- **Supplied data**:
# # # # #

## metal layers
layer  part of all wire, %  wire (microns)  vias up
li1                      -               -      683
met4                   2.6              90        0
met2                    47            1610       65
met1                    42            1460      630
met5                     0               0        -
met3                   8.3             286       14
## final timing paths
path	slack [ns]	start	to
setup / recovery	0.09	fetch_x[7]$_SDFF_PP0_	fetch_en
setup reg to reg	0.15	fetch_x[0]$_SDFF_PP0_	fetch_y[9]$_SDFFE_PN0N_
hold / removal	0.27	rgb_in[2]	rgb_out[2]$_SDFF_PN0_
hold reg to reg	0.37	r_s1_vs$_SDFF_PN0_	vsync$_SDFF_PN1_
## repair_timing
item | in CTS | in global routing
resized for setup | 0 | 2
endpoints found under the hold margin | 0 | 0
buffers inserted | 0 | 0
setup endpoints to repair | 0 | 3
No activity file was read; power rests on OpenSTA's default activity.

# # # # #

Could you reproduce the data above exactly as given?

## metal layers
layer  part of all wire, %  wire (microns)  vias up
li1                      -               -      683
met4                   2.6              90        0
met2                    47            1610       65
met1                    42            1460      630
met5                     0               0        -
met3                   8.3             286       14
## final timing paths
path	slack [ns]	start	to
setup / recovery	0.09	fetch_x[7]$_SDFF_PP0_	fetch_en
setup reg to reg	0.15	fetch_x[0]$_SDFF_PP0_	fetch_y[9]$_SDFFE_PN0N_
hold / removal	0.27	rgb_in[2]	rgb_out[2]$_SDFF_PN0_
hold reg to reg	0.37	r_s1_vs$_SDFF_PN0_	vsync$_SDFF_PN1_
## repair_timing
item | in CTS | in global routing
resized for setup | 0 | 2
endpoints found under the hold margin | 0 | 0
buffers inserted | 0 | 0
setup endpoints to repair | 0 | 3
No activity file was read; power rests on OpenSTA's default activity.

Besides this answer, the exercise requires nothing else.